Look through the records, and whenever a line includes the word "localparam", copy it.

_ _ _ _

From an optimization exercise on the open Yosys and OpenROAD flow, aimed at small area, a short achievable clock period and few clock cycles per item; shortcuts taken in it are not production practice. In this exercise RTL edits were held to simulation tests only and were not proved equivalent to the original. Power figures rest on the tool's default switching activity, not on a simulated workload.

Setup of rev 12:
## tile_alu
module tile_alu (
    input  wire        clk,
    input  wire        rst,
    input  wire        in_valid,
    output wire        in_ready,
    input  wire        in_first,      
    input  wire [7:0]  in_op,
    input  wire [1:0]  in_mod,
    input  wire [17:0] in_srca,       
    input  wire [17:0] in_srcb,       
    input  wire [39:0] in_a,          
    input  wire        in_at,
    input  wire [39:0] in_b,          
    input  wire        in_bt,
    input  wire [39:0] in_hi,         
    input  wire        in_ht,
    input  wire [39:0] in_d,          
    input  wire        in_dt,
    output reg         out_valid,
    output reg         out_wr,        
    output reg  [39:0] out_res,       
    output reg         out_t,         
    output reg         out_sat,       
    output reg         out_chk,       
    output reg         out_c,         
    output reg         out_ct         
);
    localparam [7:0] OP_NOP = 8'h01, OP_MOV = 8'h02, OP_ADD = 8'h03, OP_SUB = 8'h04,
                     OP_MIN = 8'h05, OP_MAX = 8'h06, OP_ABS = 8'h07, OP_NEG = 8'h08,
                     OP_CLAMP = 8'h09, OP_SEL = 8'h0A, OP_CMPLT = 8'h0B, OP_CMPLE = 8'h0C,
                     OP_SHL = 8'h10, OP_SHR = 8'h11, OP_LDI = 8'h18,
                     OP_MACZ = 8'h20, OP_MAC = 8'h21, OP_MSU = 8'h22, OP_ACCST = 8'h23,
                     OP_MULS32 = 8'h24, OP_INTEG = 8'h28, OP_CHK = 8'h38;
    localparam [39:0] MAX40 = 40'h7F_FFFF_FFFF;
    localparam [39:0] MIN40 = 40'h80_0000_0000;
    localparam [87:0] MAX88 = {1'b0, {87{1'b1}}};
  ...
Size in the first run: ~11000 cells after synthesis, roughly 760 flip-flops, roughly 260 I/O pins.
clock: 24.0 ns
lec_check: 0
abc_clock_period_in_ps: 6000
cap_margin: 20
core_margin: 2
core_utilization: 40
place_density: 0.5
slew_margin: 20
standard.sh (not shown) runs the stock make flow with config.mk's settings and CLKGATE_MAP_FILE= SYNTH_SCRIPT=/design/flow/synth_recipe.tcl, a recipe that flattens the netlist after the stock synthesis.
==> flow/flow/run.sh <==
#!/bin/bash
set -uo pipefail
MARGIN=${MARGIN:-17}
bash standard.sh SETUP_SLACK_MARGIN=$MARGIN finish > standard.log 2>&1
status=$?
tail -20 standard.log
exit $status
Testbench counts of rev 12, summed over its fixed seeds: cycles 160,032, slots 160,000.
## Diff of input files: rev 13 against rev 12
==> flow/run.sh (new file) <==
#!/bin/bash
# synth_recipe.tcl (not shown) runs the flow's synth.tcl, then flattens the netlist and writes it again
# the make line also repeats each setting of config.mk as NAME=value (left out here)
make -C /OpenROAD-flow-scripts/flow DESIGN_CONFIG=/design/flow/config.mk WORK_HOME=/design/flow/orfs CLKGATE_MAP_FILE= SYNTH_SCRIPT=/design/flow/synth_recipe.tcl finish
removed: flow/flow/run.sh
removed: flow/standard.sh
==> summary.txt <==
Final critical-path required period delta (rev 13 − rev 12): unfavourable. ~same global-route wire length before repair in rev 13 and rev 12. Rev 12 -> rev 13: number of standard cells in the layout, taps in and fillers out flat. Diff rev 12..rev 13 | final standard cell area without fillers | negligible.


Another version of the RTL of tile_alu (not shown whole).
Size: roughly 9900 cells after synthesis, ~0.083 sq mm of cells after synthesis.
export LEC_CHECK = 0
export ABC_CLOCK_PERIOD_IN_PS = 6000
export CAP_MARGIN = 20
export CORE_MARGIN = 2
export CORE_UTILIZATION = 40
export PLACE_DENSITY = 0.5
export SLEW_MARGIN = 20
create_clock -name core_clock -period 24.0 [get_ports {clk}]
==> flow/flow/run.sh <==
#!/bin/bash
set -uo pipefail
MARGIN=${MARGIN:-17.8}
bash standard.sh SETUP_SLACK_MARGIN=$MARGIN finish > standard.log 2>&1
status=$?
tail -20 standard.log
exit $status
Testbench counts at the start, summed over its fixed seeds: cycles 160,032, slots 160,000.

_ _ _ _

» TASK SOLUTION
    localparam [7:0] OP_NOP = 8'h01, OP_MOV = 8'h02, OP_ADD = 8'h03, OP_SUB = 8'h04,
    localparam [39:0] MAX40 = 40'h7F_FFFF_FFFF;
    localparam [39:0] MIN40 = 40'h80_0000_0000;
    localparam [87:0] MAX88 = {1'b0, {87{1'b1}}};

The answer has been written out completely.